» **Description of the task**
Count the lines below that contain "assigned". Give only the number.

» **Dataset content**

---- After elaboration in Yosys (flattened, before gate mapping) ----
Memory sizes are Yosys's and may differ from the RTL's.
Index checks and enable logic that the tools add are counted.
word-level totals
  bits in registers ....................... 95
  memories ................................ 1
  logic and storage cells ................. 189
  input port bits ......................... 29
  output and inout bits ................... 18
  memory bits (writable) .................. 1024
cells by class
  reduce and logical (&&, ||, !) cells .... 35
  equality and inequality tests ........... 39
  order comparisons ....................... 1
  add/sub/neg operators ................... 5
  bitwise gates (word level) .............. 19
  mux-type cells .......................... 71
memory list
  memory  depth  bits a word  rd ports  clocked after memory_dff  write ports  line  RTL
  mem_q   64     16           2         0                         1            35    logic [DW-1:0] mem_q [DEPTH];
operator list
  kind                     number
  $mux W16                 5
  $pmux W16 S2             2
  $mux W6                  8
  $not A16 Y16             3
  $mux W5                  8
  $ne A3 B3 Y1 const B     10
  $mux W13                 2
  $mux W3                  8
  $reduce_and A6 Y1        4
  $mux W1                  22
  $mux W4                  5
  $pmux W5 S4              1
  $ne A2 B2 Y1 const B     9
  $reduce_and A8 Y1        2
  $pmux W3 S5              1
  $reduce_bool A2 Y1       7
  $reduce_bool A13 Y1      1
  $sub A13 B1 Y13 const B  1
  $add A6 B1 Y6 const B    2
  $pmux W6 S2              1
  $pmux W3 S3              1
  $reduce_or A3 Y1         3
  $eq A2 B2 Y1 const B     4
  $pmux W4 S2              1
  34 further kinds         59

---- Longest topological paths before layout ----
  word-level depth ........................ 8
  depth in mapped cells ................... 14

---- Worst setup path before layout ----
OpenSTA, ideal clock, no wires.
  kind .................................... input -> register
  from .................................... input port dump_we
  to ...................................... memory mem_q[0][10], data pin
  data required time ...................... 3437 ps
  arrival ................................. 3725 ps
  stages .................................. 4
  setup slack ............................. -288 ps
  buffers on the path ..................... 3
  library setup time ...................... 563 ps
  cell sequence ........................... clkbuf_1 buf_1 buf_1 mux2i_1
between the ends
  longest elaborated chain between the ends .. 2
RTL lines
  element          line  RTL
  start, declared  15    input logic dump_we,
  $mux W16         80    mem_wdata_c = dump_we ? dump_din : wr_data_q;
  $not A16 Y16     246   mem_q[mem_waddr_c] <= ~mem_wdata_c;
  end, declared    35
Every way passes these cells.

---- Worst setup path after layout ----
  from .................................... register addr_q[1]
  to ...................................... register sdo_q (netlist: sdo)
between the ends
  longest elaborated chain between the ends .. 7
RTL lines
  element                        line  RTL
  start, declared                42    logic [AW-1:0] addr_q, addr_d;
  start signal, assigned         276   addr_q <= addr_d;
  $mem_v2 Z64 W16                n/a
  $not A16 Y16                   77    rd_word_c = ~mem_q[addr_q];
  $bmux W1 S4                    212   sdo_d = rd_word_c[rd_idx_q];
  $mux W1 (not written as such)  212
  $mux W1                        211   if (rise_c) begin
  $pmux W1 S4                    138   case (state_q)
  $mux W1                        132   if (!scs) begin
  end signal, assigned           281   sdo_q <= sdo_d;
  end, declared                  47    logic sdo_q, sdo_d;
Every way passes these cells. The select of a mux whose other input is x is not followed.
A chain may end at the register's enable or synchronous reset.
`src/rtl/hazard_unit_pkg.sv`:
```
// hazard_unit_pkg: shared pipeline types for the hazard unit.
//   hz_state_e - hazard FSM state (RUN / STALL / BRANCH)
//   reg_idx_t  - 4-bit architectural register index
//   PC_IDX     - index of the PC (r15); compared like any other register
//   src_hit()  - dependency match of an ID-stage instruction against one
//                in-flight writer
package hazard_unit_pkg;

  typedef enum logic [1:0] {
    ST_RUN    = 2'd0,
    ST_STALL  = 2'd1,
    ST_BRANCH = 2'd2
  } hz_state_e;

  typedef logic [3:0] reg_idx_t;

  localparam reg_idx_t PC_IDX = 4'd15;

  function automatic logic src_hit(
    input logic     id_valid,
    input logic     wb_en,
    input reg_idx_t dest,
    input reg_idx_t src1,
    input reg_idx_t src2,
    input logic     two_src
  );
    return id_valid & wb_en & ((dest == src1) | (two_src & (dest == src2)));
  endfunction

endpackage

```
`src/rtl/hazard_unit_if.sv`:
```
// hazard_unit_if: ID/EX hazard signals between the pipeline and the hazard unit.
//   master - pipeline side: drives ID/EX status, receives control/counters
//   slave  - hazard unit side
interface hazard_unit_if;
  import hazard_unit_pkg::*;

  logic        id_valid;
  reg_idx_t    src1;
  reg_idx_t    src2;
  logic        two_src;
  reg_idx_t    ex_dest;
  logic        ex_wb_en;
  logic        ex_mem_read;
  logic        ex_branch_taken;
  logic        freeze;
  logic        flush_if_id;
  logic        flush_id_ex;
  logic        hazard_err;
  logic [15:0] stall_cnt;
  logic [15:0] flush_cnt;

  modport master (
    output id_valid, src1, src2, two_src, ex_dest, ex_wb_en, ex_mem_read,
           ex_branch_taken,
    input  freeze, flush_if_id, flush_id_ex, hazard_err, stall_cnt, flush_cnt
  );

  modport slave (
    input  id_valid, src1, src2, two_src, ex_dest, ex_wb_en, ex_mem_read,
           ex_branch_taken,
    output freeze, flush_if_id, flush_id_ex, hazard_err, stall_cnt, flush_cnt
  );
endinterface

```
`src/rtl/hazard_unit_sat_counter16.sv`:
```
// sat_counter16: 16-bit event counter that sticks at 16'hFFFF.
//   clk - clock, rst - async active-low reset
//   inc - count this edge
//   cnt - current count
module sat_counter16 (
  input  logic        clk,
  input  logic        rst,
  input  logic        inc,
  output logic [15:0] cnt
);
  logic [15:0] cnt_q, cnt_d;

  always_comb begin
    cnt_d = cnt_q;
    if (inc && cnt_q != 16'hFFFF) cnt_d = cnt_q + 16'd1;
  end

  always_ff @(posedge clk or negedge rst) begin
    if (!rst) cnt_q <= '0;
    else      cnt_q <= cnt_d;
  end

  assign cnt = cnt_q;
endmodule

```
`src/rtl/hazard_unit.sv`:
```
// hazard_unit: data-hazard stall / branch-flush control for a 5-stage pipe.
//   clk, rst  - clock, async active-low reset
//   hif       - hazard_unit_if.slave: ID sources, ID/EX status, control
//               outputs (freeze, flush_if_id, flush_id_ex), sticky
//               hazard_err, saturating stall_cnt / flush_cnt
//   STALL_MAX - consecutive stall cycles that raise hazard_err
// Build option FORWARDING_EN: only load-use hazards against EX stall;
// otherwise any dependency on EX or MEM stalls.
// Control outputs are purely combinational; only bookkeeping is registered.
module hazard_unit
  import hazard_unit_pkg::*;
#(
  parameter int STALL_MAX = 3
) (
  input  logic          clk,
  input  logic          rst,
  hazard_unit_if.slave  hif
);
  localparam int RW = $clog2(STALL_MAX + 1);

  hz_state_e       state_q, state_d;
  logic [RW-1:0]   run_len_q, run_len_d;
  reg_idx_t        mem_dest_q, mem_dest_d;
  logic            mem_wb_en_q, mem_wb_en_d;
  logic            hazard_err_q, hazard_err_d;
  logic            hit_ex, hit_mem, stall;
  logic            freeze, flush_if_id, flush_id_ex;

  assign hit_ex  = src_hit(hif.id_valid, hif.ex_wb_en, hif.ex_dest,
                           hif.src1, hif.src2, hif.two_src);
  assign hit_mem = src_hit(hif.id_valid, mem_wb_en_q, mem_dest_q,
                           hif.src1, hif.src2, hif.two_src);

`ifdef FORWARDING_EN
  // MEM results are forwarded; only a load in EX cannot be.
  assign stall = hit_ex & hif.ex_mem_read;
  logic unused_hit_mem;
  assign unused_hit_mem = hit_mem;
`else
  assign stall = hit_ex | hit_mem;
  logic unused_mem_read;
  assign unused_mem_read = hif.ex_mem_read;
`endif

  // Shadow of the ID/EX destination: the instruction now moving into MEM.
  assign mem_dest_d  = hif.ex_dest;
  assign mem_wb_en_d = hif.ex_wb_en;

  // State register
  always_ff @(posedge clk or negedge rst) begin
    if (!rst) begin
      state_q      <= ST_RUN;
      run_len_q    <= '0;
      mem_dest_q   <= '0;
      mem_wb_en_q  <= 1'b0;
      hazard_err_q <= 1'b0;
    end else begin
      state_q      <= state_d;
      run_len_q    <= run_len_d;
      mem_dest_q   <= mem_dest_d;
      mem_wb_en_q  <= mem_wb_en_d;
      hazard_err_q <= hazard_err_d;
    end
  end

  // Next-state: same decision from every state; branch wins.
  always_comb begin
    state_d = ST_RUN;
    if (hif.ex_branch_taken) state_d = ST_BRANCH;
    else if (stall)          state_d = ST_STALL;

    run_len_d = '0;
    if (state_d == ST_STALL) begin
      if (state_q != ST_STALL)                 run_len_d = RW'(1);
      else if (run_len_q < RW'(STALL_MAX))     run_len_d = run_len_q + RW'(1);
      else                                     run_len_d = run_len_q;
    end

    // Looking at run_len_d sets the error on the edge the run hits the limit.
    hazard_err_d = hazard_err_q | (run_len_d == RW'(STALL_MAX));
  end

  // Outputs: branch overrides stall so the squashed instruction is not held.
  always_comb begin
    freeze      = stall & ~hif.ex_branch_taken;
    flush_if_id = hif.ex_branch_taken;
    flush_id_ex = stall | hif.ex_branch_taken;
  end

  assign hif.freeze      = freeze;
  assign hif.flush_if_id = flush_if_id;
  assign hif.flush_id_ex = flush_id_ex;
  assign hif.hazard_err  = hazard_err_q;

  sat_counter16 u_stall_cnt (
    .clk (clk),
    .rst (rst),
    .inc (freeze),
    .cnt (hif.stall_cnt)
  );

  sat_counter16 u_flush_cnt (
    .clk (clk),
    .rst (rst),
    .inc (hif.ex_branch_taken),
    .cnt (hif.flush_cnt)
  );
endmodule

```
`src/flat_wrapper.sv`:
```
// flat-port wrapper written by rule: the top's interface ports become plain ports
module hazard_unit_flat import hazard_unit_pkg::*;
#(
  parameter int STALL_MAX = 3
)
  (clk, rst, hif_id_valid, hif_src1, hif_src2, hif_two_src, hif_ex_dest, hif_ex_wb_en, hif_ex_mem_read, hif_ex_branch_taken, hif_freeze, hif_flush_if_id, hif_flush_id_ex, hif_hazard_err, hif_stall_cnt, hif_flush_cnt);
  hazard_unit_if hif_i ();
  input  logic clk;
  input  logic rst;
  input wire logic [$bits(hif_i.id_valid)-1:0] hif_id_valid;
  input wire logic [$bits(hif_i.src1)-1:0] hif_src1;
  input wire logic [$bits(hif_i.src2)-1:0] hif_src2;
  input wire logic [$bits(hif_i.two_src)-1:0] hif_two_src;
  input wire logic [$bits(hif_i.ex_dest)-1:0] hif_ex_dest;
  input wire logic [$bits(hif_i.ex_wb_en)-1:0] hif_ex_wb_en;
  input wire logic [$bits(hif_i.ex_mem_read)-1:0] hif_ex_mem_read;
  input wire logic [$bits(hif_i.ex_branch_taken)-1:0] hif_ex_branch_taken;
  output wire logic [$bits(hif_i.freeze)-1:0] hif_freeze;
  output wire logic [$bits(hif_i.flush_if_id)-1:0] hif_flush_if_id;
  output wire logic [$bits(hif_i.flush_id_ex)-1:0] hif_flush_id_ex;
  output wire logic [$bits(hif_i.hazard_err)-1:0] hif_hazard_err;
  output wire logic [$bits(hif_i.stall_cnt)-1:0] hif_stall_cnt;
  output wire logic [$bits(hif_i.flush_cnt)-1:0] hif_flush_cnt;
  assign hif_i.id_valid = hif_id_valid;
  assign hif_i.src1 = hif_src1;
  assign hif_i.src2 = hif_src2;
  assign hif_i.two_src = hif_two_src;
  assign hif_i.ex_dest = hif_ex_dest;
  assign hif_i.ex_wb_en = hif_ex_wb_en;
  assign hif_i.ex_mem_read = hif_ex_mem_read;
  assign hif_i.ex_branch_taken = hif_ex_branch_taken;
  assign hif_freeze = hif_i.freeze;
  assign hif_flush_if_id = hif_i.flush_if_id;
  assign hif_flush_id_ex = hif_i.flush_id_ex;
  assign hif_hazard_err = hif_i.hazard_err;
  assign hif_stall_cnt = hif_i.stall_cnt;
  assign hif_flush_cnt = hif_i.flush_cnt;
  hazard_unit #(.STALL_MAX(STALL_MAX)) u_core (.clk(clk), .rst(rst), .hif(hif_i));
endmodule
```
`config.mk`:
```
export PLATFORM = sky130hd
export DESIGN_NAME = hazard_unit_flat
export DESIGN_NICKNAME = d
export VERILOG_FILES = /design/src/rtl/hazard_unit_pkg.sv /design/src/rtl/hazard_unit_if.sv /design/src/rtl/hazard_unit_sat_counter16.sv /design/src/rtl/hazard_unit.sv /design/src/flat_wrapper.sv
export SDC_FILE = /design/constraint.sdc
export NUM_CORES = 1
export LEC_CHECK = 0
export ABC_AREA = 1
export BUFFER_PORTS_ARGS = -buffer_cell sky130_fd_sc_hd__buf_4
export CORE_AREA = 2 2 82 84
export CTS_CLUSTER_DIAMETER = 100
export CTS_CLUSTER_SIZE = 8
export DETAILED_ROUTE_END_ITERATION = 12
export DIE_AREA = 0 0 84 86
export GPL_TIMING_DRIVEN = 0
export PLACE_DENSITY = 0.68
export SLEW_MARGIN = 30
export SYNTH_ARGS = -nofsm -noshare
export SYNTH_HDL_FRONTEND = slang
export SYNTH_SLANG_ARGS = --single-unit
```
`constraint.sdc`:
```
create_clock -name clk -period 2.2 [get_ports clk]
set_input_delay 0.55 -clock clk [delete_from_list [all_inputs] [get_ports clk]]
set_output_delay 0.55 -clock clk [all_outputs]
set_load 0.02 [all_outputs]
```
==> results.yml <==
power:
  power.ir.vdd_worst_mv: 0.590
  combinationalPowerShare: 0.265
  p_per_area_mw_per_mm2: 643
  leakage_power_nw: 1.68
  cellInternalPower_mw: 1.31
  power.share.clock: 0.238
  p_sw_uw: 654
  power.switching_fraction: 0.333
  power_frac_seq: 0.498
floorplan:
  core_area_mm2: 0.00628
  starting_utilization_of_the_core_area: 0.391
  design.portCount: 55
  dieWidth_um: 84
  row_count: 29
  die_area_mm2: 0.00722
  chipHeight_um: 86
timing:
  finalSetupViolCount: 0
  final-hold-violation-count: 0
  drv_slew: 0
  fmax_mhz: 487
  max_slew_margin: 0.640
  setup_tns_final_ns: 0
  setup_repair_after_global_routing_missed_its_margin: "true"
  final.min_clock_period_ns: 2.05
  fin_hold_ws_ns: 0.252
  worst_slew_pin_slew_ns: 0.540
  finalClockSkew_ns: 0.00652
  min_period_over_period: 0.933
finish:
  num_antenna_cells: 0
  final_layout_size_suffix_gt1_frac: 0.208
  layout-area-overhead-vs-synth_pct: 24.1
  finalCoreUtilization: 0.486
  finish.net_count: 401
  fin_cells: 457
critical_path:
  worstSetupPathType: "reg -> out"
  cp.arrival_ns: 1.50
  timing.critical_path.to_type: "output port"
  worstRegToRegCells: 7
  crit_path_start_kind: "flop"
  setup.reg_to_reg.worst_slack_ns: 0.54
  crit_fanout: 6
  r2r_end: "u_core.u_stall_cnt.cnt[13]"
  critical_path_required_ns: 1.65
  worst_r2r_startpoint: "u_core.u_stall_cnt.cnt[0]"
grt:
  grt_usage: 0.157
  grt_first_pass_wirelength_um: 9290
  first_global_vias: 2055
  grt_max_degree: 43
  global_route.overflow_total: 0
  antenna_found_initial: 0
synthesis:
  yosys_register_bits: 42
  synth.most_common_cell: "sky130_fd_sc_hd__nand2_1"
  synth_area_leader_cell: "sky130_fd_sc_hd__dfrtp_1"
  synth.top_cell.area_share: 0.428
  seq_area_frac_synth: 0.428
  post_synth.cell_area_avg_um2: 7.73
  synth_commonest_cells: "sky130_fd_sc_hd__nand2_1, sky130_fd_sc_hd__dfrtp_1, sky130_fd_sc_hd__nor2_1, sky130_fd_sc_hd__inv_1, sky130_fd_sc_hd__nand4_1"
  synth-edff-count: 0
  synth_flop_cell: "sky130_fd_sc_hd__dfrtp_1"
  ys.warnings.count: 0
  synth.distinct_cells: 24
  post_synthesis_async_set_or_reset_flop_share: 1.00
  synth_top_cells_by_area: "sky130_fd_sc_hd__dfrtp_1, sky130_fd_sc_hd__nand2_1, sky130_fd_sc_hd__xor2_1, sky130_fd_sc_hd__nor2_1, sky130_fd_sc_hd__inv_1"
  netlist_area_before_placement_mm2: 0.00246
  syn_nets: 339
  synthesis.instances: 318
clock_network:
  clock_sink_count: 42
  cts_made_buffers: 5
  htree_levels: 2
  tritoncts: "built"
  postCtsHoldBufs: 0
  cts-root-buf: "sky130_fd_sc_hd__clkbuf_8"
  clock_path_buffers: 2
  clk_latency_ns: 0.28
  clk_pin_slew_ns: 0.07
detailed_routing:
  postRouteWirelength_um: 5320
  drt-initial-drc-count: 97
  detail_route.drc_violations: 0
  wl_per_cell_um: 11.6
  via_count: 2133
  ant_nets: 0
  post_dr_vias_cell: 4.67
  first_pass_iters: 4
place:
  place.detailed.instances: 448
  place_hpwl_um: 3990
  portBuffers: 53
  gp_congestion: 0.845
run:
  max_cap_viol_count: 0
worst_hold_path:
  hold_path_class: "in -> async"
outcome:
  result_of_the_run: "finished, final reports clean"
[registers in the layout, indices dropped and copies added, names as in the netlist]
| name | cells |
|---|---|
| u_core.u_flush_cnt.cnt | 16 |
| u_core.u_stall_cnt.cnt | 16 |
| u_core.mem_dest_q | 4 |
| u_core.run_len_q | 2 |
| u_core.state_q | 2 |
| u_core.hif.hazard_err | 1 |
| u_core.mem_wb_en_q | 1 |
[logic make-up after synthesis]
group	count (synthesis)	synth area share
flops	42	0.428
buf+inv	43	0.0810
xor+xnor	31	0.110
simple gates	195	0.360
fa+ha+maj	2	0.0102
compound gates	5	0.0102
[power groups by stage]
| stage | Sequential [mW] | Combinational [mW] | Clock, mW |
|---|---|---|---|
| 3_3_place_gp | 0.989 | 0.512 | 0 |
| 6_report | 0.976 | 0.519 | 0.466 |
| 3_5_place_dp | 0.991 | 0.523 | 0 |
| 2_1_floorplan | 1.07 | 0.206 | 0 |
| 5_1_grt | 0.997 | 0.576 | 0.523 |
| 4_1_cts | 0.978 | 0.520 | 0.495 |
[worst max-delay path, cell delays in order, from the launching register on]
cell                      delay [ns]
sky130_fd_sc_hd__dfrtp_1        0.41
sky130_fd_sc_hd__nand2_1        0.07
sky130_fd_sc_hd__nand2_1        0.05
sky130_fd_sc_hd__nor2_1         0.11
sky130_fd_sc_hd__nand3_1        0.09
sky130_fd_sc_hd__nand2_1        0.08
sky130_fd_sc_hd__nand2_2        0.07
sky130_fd_sc_hd__nand2_4        0.11
sky130_fd_sc_hd__nand2_4        0.07
sky130_fd_sc_hd__inv_4          0.06
sky130_fd_sc_hd__buf_6          0.11
[metrics by stage]
| stage | total power, mW | worst slack (ns) | instance area (um^2) |
|---|---|---|---|
| after floorplan | 1.28 | 0.267 | 2460 |
| after global placement | 1.50 | -0.0500 | 2950 |
| after detailed placement | 1.51 | -0.0649 | 2950 |
| after CTS | 1.99 | 0.0195 | 3020 |
| after global routing | 2.10 | -0.0200 | 3050 |
| final | 1.96 | 0.147 | 3050 |
[worst max-delay path by stage]
stage	startpoint	endpoint	slack [ns]
after floorplan	hif_src2[3]	hif_freeze	0.27
after global placement	hif_ex_dest[1]	hif_freeze	-0.05
after detailed placement	hif_ex_dest[1]	hif_freeze	-0.06
after CTS	u_core.mem_dest_q[3]	hif_freeze	0.02
after global routing	u_core.mem_dest_q[2]	hif_freeze	-0.02
final	u_core.mem_dest_q[0]	hif_freeze	0.15
[layout by cell type (no fill, tap or decap), types with 2 or more instances in the layout]
| cell | n |
|---|---|
| sky130_fd_sc_hd__buf_2 | 3 |
| sky130_fd_sc_hd__buf_4 | 57 |
| sky130_fd_sc_hd__buf_6 | 3 |
| sky130_fd_sc_hd__clkbuf_1 | 2 |
| sky130_fd_sc_hd__clkbuf_8 | 5 |
| sky130_fd_sc_hd__dfrtp_1 | 42 |
| sky130_fd_sc_hd__ha_1 | 2 |
| sky130_fd_sc_hd__inv_1 | 33 |
| sky130_fd_sc_hd__nand2_1 | 111 |
| sky130_fd_sc_hd__nand2_2 | 2 |
| sky130_fd_sc_hd__nand2_4 | 2 |
| sky130_fd_sc_hd__nand3_1 | 14 |
| sky130_fd_sc_hd__nand3_4 | 2 |
| sky130_fd_sc_hd__nand4_1 | 19 |
| sky130_fd_sc_hd__nor2_1 | 37 |
| sky130_fd_sc_hd__nor3_1 | 4 |
| sky130_fd_sc_hd__o21ai_0 | 3 |
| sky130_fd_sc_hd__xnor2_1 | 14 |
| sky130_fd_sc_hd__xor2_1 | 17 |
[per-layer routing]
layer | track usage | wire length (um) | share of wire | up-vias
met5 | 0 | 0 | 0 | -
met4 | 0.0411 | 30 | 0.0056 | 0
met3 | 0.0318 | 182 | 0.034 | 2
met2 | 0.269 | 2540 | 0.48 | 41
met1 | 0.205 | 2570 | 0.48 | 975
li1 | - | - | - | 1115
[cell type report]
type | count | area (um^2)
fillers | 607 | 3230
inverters | 35 | 134
multi-input cells | 233 | 1210
clock buffers | 7 | 76.3
flip-flops and latches | 42 | 1050
well taps | 77 | 96.3
repair buffers | 56 | 424
plain buffers | 7 | 52.6
[what timing repair did]
item	CTS	global route
buffers inserted	0	3
pin swaps	0	3
gates resized for setup	2	4
endpoints found under the setup margin	1	1
No activity file was read; power rests on OpenSTA's default activity.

» **Written response**
2